Cependant elle n’avait pas pour lui un bien grand attachement : elle avait une vague défiance à l’endroit de toutes ces allures caressantes si correctes et si merveilleusement attentives. L’enfant grandissait ; elle commença à s’inquiéter de plus en plus vivement de son avenir… Une circonstance inattendue vint la tirer de peine.
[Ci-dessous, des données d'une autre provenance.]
This design comes from an exercise in tuning for small area and a short achievable clock period on the open sky130 flow, not from production work. Only simulation tests tie the RTL to the original design; equivalence was not proved. No activity file was given, so power comes from the tool's default toggle rates.

==> inputs of run a <==
==> flow/design.v <==
module decode(
	clk,
	rst_n,
	data_in,
	data_out
	);
	input clk;
	input rst_n;
	input [1:0] data_in;	 
	output reg data_out;
	reg [4:0] m;
	reg [3:0] dec;
	reg [5:0] p0, p1, p2, p3;
	reg [15:0] lf;
	reg old;	 
	wire clr = (lf == 16'h1a00);
	wire [15:0] lf_nx = {lf[14:0], lf[15]^lf[13]^lf[12]^lf[10]^clr};
	wire [6:0] q0 = {dec[0] ? p2 : p0, dec[0]};
	wire [6:0] q1 = {dec[1] ? p2 : p0, dec[1]};
	wire [6:0] q2 = {dec[2] ? p3 : p1, dec[2]};
	wire [6:0] q3 = {dec[3] ? p3 : p1, dec[3]};
	reg [8:0] tn0, tn1, tn2, tn3;
	always @(*) begin
		case (m)
			5'd0: begin tn0 = {5'd6, 4'b1010}; tn1 = {5'd7, 4'b1000}; tn2 = {5'd7, 4'b0100}; tn3 = {5'd6, 4'b1001}; end
			5'd6: begin tn0 = {5'd3, 4'b0010}; tn1 = {5'd9, 4'b1000}; tn2 = {5'd11, 4'b0100}; tn3 = {5'd5, 4'b0001}; end
			5'd7: begin tn0 = {5'd5, 4'b1110}; tn1 = {5'd11, 4'b1011}; tn2 = {5'd9, 4'b0111}; tn3 = {5'd3, 4'b1101}; end
			5'd3: begin tn0 = {5'd24, 4'b1010}; tn1 = {5'd0, 4'b1000}; tn2 = {5'd0, 4'b0100}; tn3 = {5'd16, 4'b1001}; end
			5'd9: begin tn0 = {5'd16, 4'b1010}; tn1 = {5'd0, 4'b1011}; tn2 = {5'd0, 4'b0111}; tn3 = {5'd24, 4'b1001}; end
			5'd11: begin tn0 = {5'd0, 4'b1110}; tn1 = {5'd17, 4'b1000}; tn2 = {5'd25, 4'b0100}; tn3 = {5'd0, 4'b1101}; end
			5'd5: begin tn0 = {5'd0, 4'b0010}; tn1 = {5'd25, 4'b1000}; tn2 = {5'd17, 4'b0100}; tn3 = {5'd0, 4'b0001}; end
			5'd24: begin tn0 = {5'd28, 4'b0000}; tn1 = {5'd4, 4'b1000}; tn2 = {5'd8, 4'b0100}; tn3 = {5'd20, 4'b0000}; end
			5'd16: begin tn0 = {5'd12, 4'b0010}; tn1 = {5'd27, 4'b1000}; tn2 = {5'd21, 4'b0000}; tn3 = {5'd30, 4'b0001}; end
			5'd17: begin tn0 = {5'd30, 4'b1110}; tn1 = {5'd21, 4'b1011}; tn2 = {5'd27, 4'b1111}; tn3 = {5'd12, 4'b1101}; end
			5'd25: begin tn0 = {5'd20, 4'b1110}; tn1 = {5'd8, 4'b1011}; tn2 = {5'd4, 4'b0111}; tn3 = {5'd28, 4'b1101}; end
			5'd28: begin tn0 = {5'd2, 4'b1000}; tn1 = {5'd6, 4'b1000}; tn2 = {5'd6, 4'b0100}; tn3 = {5'd14, 4'b1000}; end
			5'd4: begin tn0 = {5'd6, 4'b0010}; tn1 = {5'd9, 4'b1000}; tn2 = {5'd11, 4'b0100}; tn3 = {5'd6, 4'b0001}; end
			5'd8: begin tn0 = {5'd3, 4'b1010}; tn1 = {5'd7, 4'b1000}; tn2 = {5'd7, 4'b0100}; tn3 = {5'd5, 4'b1001}; end
			5'd20: begin tn0 = {5'd7, 4'b0010}; tn1 = {5'd31, 4'b1000}; tn2 = {5'd15, 4'b0000}; tn3 = {5'd7, 4'b0001}; end
			5'd12: begin tn0 = {5'd6, 4'b1110}; tn1 = {5'd11, 4'b1000}; tn2 = {5'd9, 4'b0100}; tn3 = {5'd6, 4'b1101}; end
			5'd27: begin tn0 = {5'd14, 4'b1010}; tn1 = {5'd6, 4'b1011}; tn2 = {5'd6, 4'b0111}; tn3 = {5'd2, 4'b1001}; end
			5'd21: begin tn0 = {5'd7, 4'b1110}; tn1 = {5'd15, 4'b1000}; tn2 = {5'd31, 4'b1100}; tn3 = {5'd7, 4'b1101}; end
			5'd30: begin tn0 = {5'd5, 4'b1010}; tn1 = {5'd7, 4'b1011}; tn2 = {5'd7, 4'b0111}; tn3 = {5'd3, 4'b1001}; end
			5'd2: begin tn0 = {5'd2, 4'b0000}; tn1 = {5'd10, 4'b1000}; tn2 = {5'd26, 4'b0100}; tn3 = {5'd14, 4'b0000}; end
			5'd14: begin tn0 = {5'd1, 4'b0010}; tn1 = {5'd31, 4'b0000}; tn2 = {5'd15, 4'b0000}; tn3 = {5'd13, 4'b0001}; end
			5'd31: begin tn0 = {5'd14, 4'b1111}; tn1 = {5'd26, 4'b1011}; tn2 = {5'd10, 4'b0111}; tn3 = {5'd2, 4'b1111}; end
			5'd15: begin tn0 = {5'd13, 4'b1110}; tn1 = {5'd15, 4'b1111}; tn2 = {5'd31, 4'b1111}; tn3 = {5'd1, 4'b1101}; end
			5'd10: begin tn0 = {5'd3, 4'b0010}; tn1 = {5'd19, 4'b1000}; tn2 = {5'd23, 4'b0000}; tn3 = {5'd5, 4'b0001}; end
			5'd26: begin tn0 = {5'd29, 4'b0000}; tn1 = {5'd9, 4'b1000}; tn2 = {5'd11, 4'b0100}; tn3 = {5'd22, 4'b0000}; end
			5'd1: begin tn0 = {5'd5, 4'b1110}; tn1 = {5'd23, 4'b1011}; tn2 = {5'd19, 4'b1111}; tn3 = {5'd3, 4'b1101}; end
			5'd13: begin tn0 = {5'd22, 4'b1110}; tn1 = {5'd11, 4'b1011}; tn2 = {5'd9, 4'b0111}; tn3 = {5'd29, 4'b1101}; end
			5'd19: begin tn0 = {5'd16, 4'b0010}; tn1 = {5'd4, 4'b1011}; tn2 = {5'd8, 4'b0111}; tn3 = {5'd24, 4'b0001}; end
			5'd23: begin tn0 = {5'd12, 4'b1110}; tn1 = {5'd17, 4'b1000}; tn2 = {5'd25, 4'b0100}; tn3 = {5'd30, 4'b1101}; end
			5'd29: begin tn0 = {5'd24, 4'b1110}; tn1 = {5'd8, 4'b1000}; tn2 = {5'd4, 4'b0100}; tn3 = {5'd16, 4'b1101}; end
			5'd22: begin tn0 = {5'd30, 4'b0010}; tn1 = {5'd25, 4'b1011}; tn2 = {5'd17, 4'b0111}; tn3 = {5'd12, 4'b0001}; end
			default: begin tn0 = {5'd0, 4'b0000}; tn1 = tn0; tn2 = tn0; tn3 = tn0; end
		endcase
	end
	reg [8:0] tn;
	always @(*)
		case (data_in)
			2'd0: tn = tn0;
			2'd1: tn = tn1;
			2'd2: tn = tn2;
			default: tn = tn3;
		endcase
	wire [4:0] mn = tn[8:4];
	wire [3:0] dn = tn[3:0];
	reg [7:0] sl;
	always @(*) begin
		case (m)
			5'd0: sl = {2'd2, 2'd3, 2'd1, 2'd0};
			5'd6: sl = {2'd0, 2'd1, 2'd1, 2'd0};
			5'd7: sl = {2'd2, 2'd3, 2'd3, 2'd2};
			5'd3: sl = {2'd0, 2'd0, 2'd0, 2'd0};
			5'd9: sl = {2'd2, 2'd2, 2'd2, 2'd2};
			5'd11: sl = {2'd2, 2'd3, 2'd3, 2'd0};
			5'd5: sl = {2'd2, 2'd1, 2'd1, 2'd0};
			5'd24: sl = {2'd0, 2'd0, 2'd0, 2'd0};
			5'd16: sl = {2'd0, 2'd1, 2'd1, 2'd0};
			5'd17: sl = {2'd2, 2'd3, 2'd3, 2'd2};
			5'd25: sl = {2'd2, 2'd2, 2'd2, 2'd2};
			5'd28: sl = {2'd0, 2'd0, 2'd0, 2'd0};
			5'd4: sl = {2'd2, 2'd1, 2'd1, 2'd0};
			5'd8: sl = {2'd0, 2'd3, 2'd1, 2'd0};
			5'd20: sl = {2'd1, 2'd1, 2'd1, 2'd1};
			5'd12: sl = {2'd2, 2'd3, 2'd3, 2'd0};
			5'd27: sl = {2'd2, 2'd2, 2'd2, 2'd2};
			5'd21: sl = {2'd3, 2'd3, 2'd3, 2'd3};
			5'd30: sl = {2'd2, 2'd3, 2'd1, 2'd2};
			5'd2: sl = {2'd0, 2'd0, 2'd0, 2'd0};
			5'd14: sl = {2'd1, 2'd1, 2'd1, 2'd1};
			5'd31: sl = {2'd2, 2'd2, 2'd2, 2'd2};
			5'd15: sl = {2'd3, 2'd3, 2'd3, 2'd3};
			5'd10: sl = {2'd0, 2'd1, 2'd1, 2'd0};
			5'd26: sl = {2'd0, 2'd1, 2'd1, 2'd0};
			5'd1: sl = {2'd2, 2'd3, 2'd3, 2'd2};
			5'd13: sl = {2'd2, 2'd3, 2'd3, 2'd2};
			5'd19: sl = {2'd2, 2'd2, 2'd2, 2'd2};
			5'd23: sl = {2'd0, 2'd3, 2'd3, 2'd0};
			5'd29: sl = {2'd0, 2'd0, 2'd0, 2'd0};
			5'd22: sl = {2'd2, 2'd1, 2'd1, 2'd2};
			default: sl = 8'd0;
		endcase
	end
	wire [3:0] b8 = {q3[6], q2[6], q1[6], q0[6]};
	wire [3:0] cand = {b8[sl[7:6]], b8[sl[5:4]], b8[sl[3:2]], b8[sl[1:0]]};
	always @(posedge clk or negedge rst_n)
		if (!rst_n) begin
			lf <= 16'h3400;
			old <= 1'b0;
			m <= 5'd0;
			data_out <= 1'b0;
		end else begin
			lf <= lf_nx;
			old <= ~clr & (old | lf[7]);
			m <= clr ? 5'd0 : mn;
			data_out <= ~clr & old & cand[data_in];
		end
	always @(posedge clk) begin
		dec <= dn;
		p0 <= q0[5:0];
		p1 <= q1[5:0];
		p2 <= q2[5:0];
		p3 <= q3[5:0];
	end
endmodule
==> flow/run.sh <==
#!/bin/bash
# synth_recipe.tcl (not shown) runs the flow's synth.tcl, then flattens the netlist and writes it again
# the make line also repeats each setting of config.mk as NAME=value (left out here)
make -C /OpenROAD-flow-scripts/flow DESIGN_CONFIG=/design/flow/config.mk WORK_HOME=/design/flow/orfs CLKGATE_MAP_FILE= SYNTH_SCRIPT=/design/flow/synth_recipe.tcl finish
==> flow/config.mk <==
export PLATFORM = sky130hd
export DESIGN_NAME = decode
export DESIGN_NICKNAME = decode
export VERILOG_FILES = /design/flow/design.v
export SDC_FILE = /design/flow/constraint.sdc
export NUM_CORES = 4
export LEC_CHECK = 0
export ABC_CLOCK_PERIOD_IN_PS = 2500
export CAP_MARGIN = 20
export CORE_MARGIN = 2
export CORE_UTILIZATION = 65
export PLACE_DENSITY = 0.75
export SETUP_SLACK_MARGIN = 3.6
export SLEW_MARGIN = 20
==> flow/constraint.sdc <==
create_clock -name core_clock -period 6.0 [get_ports {clk}]
set_input_delay 1.2000 -clock core_clock [delete_from_list [all_inputs] [get_ports {clk}]]
set_output_delay 1.2000 -clock core_clock [all_outputs]
set_load 0.01 [all_outputs]
==> run b: changes against run a <==
==> flow/flow/run.sh (new file) <==
#!/bin/bash
# Layout flow: the standard flow, except that synthesis leaves half and
# full adders to abc as plain logic (no ADDER_MAP_FILE) instead of
# extracting them into adder cells.
set -euo pipefail
bash standard.sh ADDER_MAP_FILE= finish > make_finish.log 2>&1
==> flow/standard.sh (new file) <==
#!/bin/bash
# synth_recipe.tcl (not shown) runs the flow's synth.tcl, then flattens the netlist and writes it again
# the make line also repeats each setting of config.mk as NAME=value (left out here)
make -C /OpenROAD-flow-scripts/flow DESIGN_CONFIG=/design/flow/config.mk WORK_HOME=/design/flow/orfs CLKGATE_MAP_FILE= SYNTH_SCRIPT=/design/flow/synth_recipe.tcl "${@:-finish}"
removed: flow/run.sh
==> run c: changes against run a <==
--- a/flow/config.mk
+++ b/flow/config.mk
@@ -10,5 +10,5 @@
 export CORE_MARGIN = 2
 export CORE_UTILIZATION = 65
 export PLACE_DENSITY = 0.75
-export SETUP_SLACK_MARGIN = 3.6
+export SETUP_SLACK_MARGIN = 4.3
 export SLEW_MARGIN = 20
==> run d: changes against run a <==
==> flow/flow/run.sh (new file) <==
#!/bin/bash
# Layout flow: the standard flow, except that synthesis leaves half and
# full adders to abc as plain logic (no ADDER_MAP_FILE) instead of
# extracting them into adder cells.
set -euo pipefail
bash standard.sh ADDER_MAP_FILE= finish > make_finish.log 2>&1
==> flow/standard.sh (new file) <==
#!/bin/bash
# synth_recipe.tcl (not shown) runs the flow's synth.tcl, then flattens the netlist and writes it again
# the make line also repeats each setting of config.mk as NAME=value (left out here)
make -C /OpenROAD-flow-scripts/flow DESIGN_CONFIG=/design/flow/config.mk WORK_HOME=/design/flow/orfs CLKGATE_MAP_FILE= SYNTH_SCRIPT=/design/flow/synth_recipe.tcl "${@:-finish}"
==> flow/config.mk (replaced) <==
export PLATFORM = sky130hd
export DESIGN_NAME = decode
export DESIGN_NICKNAME = decode
export VERILOG_FILES = /design/flow/design.v
export SDC_FILE = /design/flow/constraint.sdc
export NUM_CORES = 4
export LEC_CHECK = 0
export ABC_CLOCK_PERIOD_IN_PS = 1500
export CAP_MARGIN = 20
export CORE_MARGIN = 2
export CORE_UTILIZATION = 65
export PLACE_DENSITY = 0.75
export SETUP_SLACK_MARGIN = 3.9
export SLEW_MARGIN = 20
removed: flow/run.sh
==> metrics.md <==
| Metric | Value |
|---|---|
| Design Area, Final | 0.00418 sq mm |
| Buffering overhead | 11.4% |
| Switch share | 46.4% |
| Overall Power | 0.00283 W |
| # placed instances | 424 |
| Status | complete, no violations |
| Hold_sp | lf[11] |
| Combinational power share | 70.6% |
| Fraction of area in registers | 27.5% |
| Launch point of the worst path | m[0] |
# the run above: run c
Un jour, il y a juste huit ans, elle reçut la visite d’un monsieur Peotre Mikhaïlytch Benevolenski, conseiller de collège et chevalier. Il se posait en amateur des arts, mais cet amour était chez lui bien désintéressé, car à vrai dire il n’y en avait aucun dans lequel il fût réellement connaisseur. Quand on le voyait prendre feu pour telle musique ou pour tel tableau, on devait naturellement se demander en vertu de quelle loi mystérieuse et inexplicable cette passion avait pu se former chez un homme positif, matériel, évidemment médiocre… Au reste, nous avons bon nombre de ces hommes-là dans notre chère Russie. L’amour qu’ils portent aux arts et aux artistes leur donne un air si étrange, que c’est, la plupart du temps, un supplice que de les voir et de les entendre s’évertuer à faux, s’échauffer à froid ; ce qui se sent tout d’abord à leur manière emphatique de nommer Raphaël et Corregio, le divin Sanzio, l’inimitable de Allegris.

Le lendemain de l’arrivée de M. Benevolenski, Tatiane Borissovna, au thé du matin, dit à son gentil neveu de montrer ses petits dessins.

« Comment, il cultive le dessin ? dit avec quelque surprise M. Benevolenski ; et il fit un charmant sourire à l’enfant.